Every horse breed has its myths and legends. There’s something special about each one, and story accretes to that specialness. Some of it’s true, some of it’s wishful thinking, but it’s all born out of love for one particular type and lineage of horse.
Of all the breeds we know in the West, especially the English-speaking West, the one that claims to be the oldest is the Arabian. Before Ladyhawke and the domination of the “Romantic” breeds in genre film and costume drama, the Arabian was the go-to fantasy horse. Walter Farley’s The Black Stallion and its sequels depict a boy’s (and girl’s) dream horse, the beautiful black stallion from the mysterious desert. Another and somewhat more realistic vision is that of Marguerite Henry in King of the Wind, the story of a real horse, the Godolphin Arabian.
The legend of the breed owes a great deal to Victorian Orientalism, and that in turn grew out of the Napoleonic Wars. Napoleon’s famous warhorse, Marengo, was an Arabian. Even before that, as Henry’s book tells, Arabians and Barbs (the Berber horses of North Africa) had been finding their way into Northern Europe and contributing significantly to the foundation of the Thoroughbred horse. Besides the Godolphin Arabian, the Byerley Turk and the Darley Arabian founded famous lines of racehorses when crossed on English and Continental mares.
By the mid to late nineteenth century, the passion for all things “oriental,” or in this case Middle Eastern and Arabian, inspired a number of well-to-do and intrepid British citizens to mount expeditions to North Africa and the Arabian Peninsula in search of the original and perfect Arabian horse. Wilfrid Blunt and Lady Anne Blunt established the Crabbet Arabian Stud with a herd of imported horses, and their daughter Lady Wentworth continued the tradition into the twentieth century. Meanwhile breeders in Eastern Europe were importing their own breeding stock, as were breeders in Russia; by World War II there were significant numbers of Arabians in Poland and then Czechoslovakia, which were caught up in General Patton’s “Operation Cowboy” along with the Lipizzaners of the Spanish Riding School of Vienna.

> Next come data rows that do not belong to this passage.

===== src/rtl/ptp_time_pkg.sv =====
package ptp_time_pkg;
  localparam int unsigned NS_PER_SEC = 1_000_000_000;
  localparam int NS_W = 30;

  typedef enum logic [1:0] {
    STEER_NONE = 2'd0,
    STEER_LOAD = 2'd1,
    STEER_ADJ  = 2'd2
  } steer_e;
endpackage


===== src/rtl/ptp_period_reg.sv =====
module ptp_period_reg #(
  parameter int PER_NS_W   = 8,
  parameter int FRAC_W     = 32,
  parameter int RST_PER_NS = 8
) (
  input  logic                clk_i,
  input  logic                rst_ni,
  input  logic                we_i,
  input  logic [PER_NS_W-1:0] ns_i,
  input  logic [FRAC_W-1:0]   frac_i,
  output logic [PER_NS_W-1:0] ns_o,
  output logic [FRAC_W-1:0]   frac_o
);
  always_ff @(posedge clk_i or negedge rst_ni) begin
    if (!rst_ni) begin
      ns_o   <= PER_NS_W'(RST_PER_NS);
      frac_o <= '0;
    end else if (we_i) begin
      ns_o   <= ns_i;
      frac_o <= frac_i;
    end
  end
endmodule


===== src/rtl/ptp_steer_mux.sv =====
module ptp_steer_mux
  import ptp_time_pkg::*;
#(
  parameter int SEC_W      = 48,
  parameter int FRAC_W     = 32,
  parameter int OUT_FRAC_W = 8,
  parameter int ADJ_W      = 32
) (
  input  logic                  load_i,
  input  logic                  adjust_i,
  input  logic [SEC_W-1:0]      cur_sec_i,
  input  logic [NS_W-1:0]       cur_ns_i,
  input  logic [FRAC_W-1:0]     cur_frac_i,
  input  logic [SEC_W-1:0]      ld_sec_i,
  input  logic [NS_W-1:0]       ld_ns_i,
  input  logic [OUT_FRAC_W-1:0] ld_frac_i,
  input  logic [ADJ_W-1:0]      adj_ns_i,
  output logic [SEC_W-1:0]      base_sec_o,
  output logic [NS_W-1:0]       base_ns_o,
  output logic [FRAC_W-1:0]     base_frac_o,
  output logic [ADJ_W-1:0]      off_o
);
  localparam int PAD_W = FRAC_W - OUT_FRAC_W;

  steer_e sel;

  // load wins over adjust
  always_comb begin
    if (load_i)        sel = STEER_LOAD;
    else if (adjust_i) sel = STEER_ADJ;
    else               sel = STEER_NONE;
  end

  always_comb begin
    base_sec_o  = cur_sec_i;
    base_ns_o   = cur_ns_i;
    base_frac_o = cur_frac_i;
    off_o       = '0;
    unique case (sel)
      STEER_LOAD: begin
        base_sec_o  = ld_sec_i;
        base_ns_o   = ld_ns_i;
        base_frac_o = {ld_frac_i, {PAD_W{1'b0}}};
      end
      STEER_ADJ: off_o = adj_ns_i;
      default: ;
    endcase
  end
endmodule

What all of these breeders and enthusiasts were seeking and cultivating was the horse of the Arabian desert. It evolved there, and was domesticated by the ancestors of the Bedouin. How long ago that happened, or exactly how it happened, is better known to myth and legend than to history.

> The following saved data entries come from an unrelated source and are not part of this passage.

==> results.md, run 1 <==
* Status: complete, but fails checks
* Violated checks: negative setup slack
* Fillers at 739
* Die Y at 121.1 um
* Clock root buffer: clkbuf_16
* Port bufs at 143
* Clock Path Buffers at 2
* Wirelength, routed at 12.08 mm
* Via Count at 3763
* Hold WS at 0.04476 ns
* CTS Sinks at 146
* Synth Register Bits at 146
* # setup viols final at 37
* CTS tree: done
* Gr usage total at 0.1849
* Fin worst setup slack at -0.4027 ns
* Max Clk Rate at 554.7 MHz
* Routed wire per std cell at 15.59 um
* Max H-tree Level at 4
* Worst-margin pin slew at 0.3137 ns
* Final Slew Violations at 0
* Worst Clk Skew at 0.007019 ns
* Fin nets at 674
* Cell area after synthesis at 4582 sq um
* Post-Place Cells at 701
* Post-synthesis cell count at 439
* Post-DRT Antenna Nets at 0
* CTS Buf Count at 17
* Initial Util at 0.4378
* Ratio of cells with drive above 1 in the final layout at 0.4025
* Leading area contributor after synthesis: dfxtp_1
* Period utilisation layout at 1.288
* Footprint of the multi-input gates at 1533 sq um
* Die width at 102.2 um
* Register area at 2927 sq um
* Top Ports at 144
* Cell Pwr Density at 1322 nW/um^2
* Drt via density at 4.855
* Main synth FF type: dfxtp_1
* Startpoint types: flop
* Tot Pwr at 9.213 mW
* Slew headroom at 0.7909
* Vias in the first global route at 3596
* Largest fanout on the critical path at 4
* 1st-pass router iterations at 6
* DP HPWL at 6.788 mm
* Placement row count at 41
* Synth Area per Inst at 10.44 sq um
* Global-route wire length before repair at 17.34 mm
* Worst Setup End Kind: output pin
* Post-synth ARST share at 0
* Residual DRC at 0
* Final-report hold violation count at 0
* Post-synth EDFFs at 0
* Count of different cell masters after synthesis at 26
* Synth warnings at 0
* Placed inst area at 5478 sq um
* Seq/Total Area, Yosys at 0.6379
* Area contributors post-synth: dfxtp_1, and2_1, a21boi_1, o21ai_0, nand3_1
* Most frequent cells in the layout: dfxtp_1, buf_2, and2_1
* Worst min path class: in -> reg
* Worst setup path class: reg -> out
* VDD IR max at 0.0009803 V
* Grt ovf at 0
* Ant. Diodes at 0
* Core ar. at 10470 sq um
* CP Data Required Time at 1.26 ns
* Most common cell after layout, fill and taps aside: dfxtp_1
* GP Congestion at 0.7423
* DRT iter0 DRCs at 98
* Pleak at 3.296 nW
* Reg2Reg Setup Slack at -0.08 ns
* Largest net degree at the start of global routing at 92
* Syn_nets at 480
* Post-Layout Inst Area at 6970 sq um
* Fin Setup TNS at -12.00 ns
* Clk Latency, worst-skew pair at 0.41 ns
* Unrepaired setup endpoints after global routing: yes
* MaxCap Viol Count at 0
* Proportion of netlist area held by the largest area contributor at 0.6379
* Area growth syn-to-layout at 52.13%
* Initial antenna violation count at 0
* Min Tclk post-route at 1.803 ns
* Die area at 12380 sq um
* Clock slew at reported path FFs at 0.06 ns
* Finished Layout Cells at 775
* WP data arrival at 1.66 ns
$ cat src/rtl/hba_opc_table.sv
module hba_opc_table
    import hba_regport_pkg::*;
(
    input  logic [7:0] opc,
    output logic       known,
    output logic [2:0] npar,
    output logic [7:0] nrep
);
    always_comb begin
        known = 1'b1;
        npar  = 3'd0;
        nrep  = 8'd0;
        case (opc)
            OPC_INIT24: npar = 3'd4;
            OPC_INIT32: npar = 3'd5;
            OPC_BOARD:  nrep = 8'd4;
            OPC_SETUP:  nrep = 8'd3;
            OPC_EXTINF: npar = 3'd1;
            default:    known = 1'b0;
        endcase
    end
endmodule

$ cat src/rtl/hba_reply_gen.sv
module hba_reply_gen
    import hba_regport_pkg::*;
(
    input  logic [7:0]  opc,
    input  logic [7:0]  idx,
    input  logic [31:0] cfg_board_id,
    input  logic [23:0] cfg_setup,
    input  logic        cfg_ext32,
    input  logic        cfg_wide,
    output logic [7:0]  byte_o
);
    always_comb begin
        byte_o = 8'h00;
        case (opc)
            OPC_BOARD: begin
                case (idx[1:0])
                    2'd0: byte_o = cfg_board_id[7:0];
                    2'd1: byte_o = cfg_board_id[15:8];
                    2'd2: byte_o = cfg_board_id[23:16];
                    default: byte_o = cfg_board_id[31:24];
                endcase
            end
            OPC_SETUP: begin
                case (idx[1:0])
                    2'd0: byte_o = cfg_setup[7:0];
                    2'd1: byte_o = cfg_setup[15:8];
                    default: byte_o = cfg_setup[23:16];
                endcase
            end
            OPC_EXTINF: begin
                if (idx == 8'd0)
                    byte_o = cfg_ext32 ? MARK_EXT32 : MARK_NARROW;
                else if (idx == 8'(EXT_WIDE_IDX))
                    byte_o = {7'b0, cfg_wide};
            end
            default: byte_o = 8'h00;
        endcase
    end
endmodule
==> config.mk <==
export PLATFORM = sky130hd
export DESIGN_NAME = ilace_sync_gen
export DESIGN_NICKNAME = d
export VERILOG_FILES = /design/src/rtl/isg_pkg.sv /design/src/rtl/isg_hseq.sv /design/src/rtl/isg_vseq.sv /design/src/rtl/ilace_sync_gen.sv
export SDC_FILE = /design/constraint.sdc
export NUM_CORES = 1
export LEC_CHECK = 0
export ABC_CLOCK_PERIOD_IN_PS = 17200
export BUFFER_PORTS_ARGS = -buffer_cell sky130_fd_sc_hd__buf_2
export CORE_AREA = 5 5 136 138
export DETAILED_ROUTE_END_ITERATION = 10
export DIE_AREA = 0 0 141 143
export PLACE_DENSITY_LB_ADDON = 0.15
export SYNTH_ARGS = -nofsm -noshare
export SYNTH_HDL_FRONTEND = slang
export SYNTH_SLANG_ARGS = --single-unit
export TNS_END_PERCENT = 10
==> constraint.sdc <==
create_clock -name clk -period 17.2 [get_ports clk]
set_input_delay 2.58 -clock clk [delete_from_list [all_inputs] [get_ports clk]]
set_output_delay 2.58 -clock clk [all_outputs]
set_load 0.005 [all_outputs]
==> src/rtl/isg_pkg.sv <==
package isg_pkg;
    typedef enum logic [1:0] {H_SYNC, H_BACK, H_ACT, H_FRONT} hphase_e;
    typedef enum logic [1:0] {V_SYNC, V_BACK, V_ACT, V_FRONT} vphase_e;
    typedef enum logic       {T_IDLE, T_RUN} run_e;
endpackage

==> src/rtl/isg_hseq.sv <==
module isg_hseq
    import isg_pkg::*;
#(
    parameter int HW = 8,
    localparam int PW = HW + 3
) (
    input  logic          clk,
    input  logic          rst_n,
    input  logic          en,
    input  logic          start,
    input  logic          ld_req,
    input  logic [HW-1:0] cfg_pw,
    input  logic [HW-1:0] cfg_bp,
    input  logic [HW-1:0] cfg_act,
    input  logic [HW-1:0] cfg_fp,
    output hphase_e       ph_nxt,
    output logic [PW-1:0] pos_nxt,
    output logic          tick_nxt,
    output logic          lstart_nxt
);
    hphase_e       ph;
    logic [HW-1:0] cnt, cnt_n, lim;
    logic [PW-1:0] pos, line_len, half;
    logic [HW-1:0] s_pw, s_bp, s_act, s_fp;
    logic          wrap;

    assign line_len = PW'(s_pw) + PW'(s_bp) + PW'(s_act) + PW'(s_fp) + PW'(4);
    assign half     = line_len >> 1;

    always_comb begin
        unique case (ph)
            H_SYNC:  lim = s_pw;
            H_BACK:  lim = s_bp;
            H_ACT:   lim = s_act;
            H_FRONT: lim = s_fp;
        endcase
    end

    always_comb begin
        ph_nxt  = ph;
        cnt_n   = cnt + 1'b1;
        pos_nxt = pos + 1'b1;
        wrap    = 1'b0;
        if (!en || start) begin
            ph_nxt  = H_SYNC;
            cnt_n   = '0;
            pos_nxt = '0;
        end else if (cnt == lim) begin
            cnt_n = '0;
            unique case (ph)
                H_SYNC:  ph_nxt = H_BACK;
                H_BACK:  ph_nxt = H_ACT;
                H_ACT:   ph_nxt = H_FRONT;
                H_FRONT: begin
                    ph_nxt  = H_SYNC;
                    pos_nxt = '0;
                    wrap    = 1'b1;
                end
            endcase
        end
    end

    assign lstart_nxt = wrap;
    assign tick_nxt   = wrap || (en && !start && (pos_nxt == half));

    always_ff @(posedge clk or negedge rst_n) begin
        if (!rst_n) begin
            ph  <= H_SYNC;
            cnt <= '0;
            pos <= '0;
        end else begin
            ph  <= ph_nxt;
            cnt <= cnt_n;
            pos <= pos_nxt;
        end
    end

    always_ff @(posedge clk or negedge rst_n) begin
        if (!rst_n) begin
            s_pw  <= '0;
            s_bp  <= '0;
            s_act <= '0;
            s_fp  <= '0;
        end else if (en && (start || (wrap && ld_req))) begin
            s_pw  <= cfg_pw;
            s_bp  <= cfg_bp;
            s_act <= cfg_act;
            s_fp  <= cfg_fp;
        end
    end

    // the active phase never starts before sync and back wait are over
    p_act_after_bp_r2: assert property (@(posedge clk) disable iff (!rst_n)
        (ph == H_ACT) |-> (pos >= PW'(s_pw) + PW'(s_bp) + PW'(2)));

    // a line origin is always inside the sync phase
    p_origin_in_sync_r2: assert property (@(posedge clk) disable iff (!rst_n)
        (pos == '0) |-> (ph == H_SYNC));
endmodule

There are stories. How the breed is the oldest and purest of all, bred in the desert for the desert and prized above any other animal—living in the tents of the tribe, cherished like children. How the Prophet Muhammad selected five foundation mares through tests of intelligence and stamina, and those five were the ancestors of each of the five supposed types or lineages of Arabian. How the Bedouin preferred mares to stallions, because mares are quieter on raids, and stallions will scream to proclaim their presence and their availability to the local ladies and their antagonism to the local stallions.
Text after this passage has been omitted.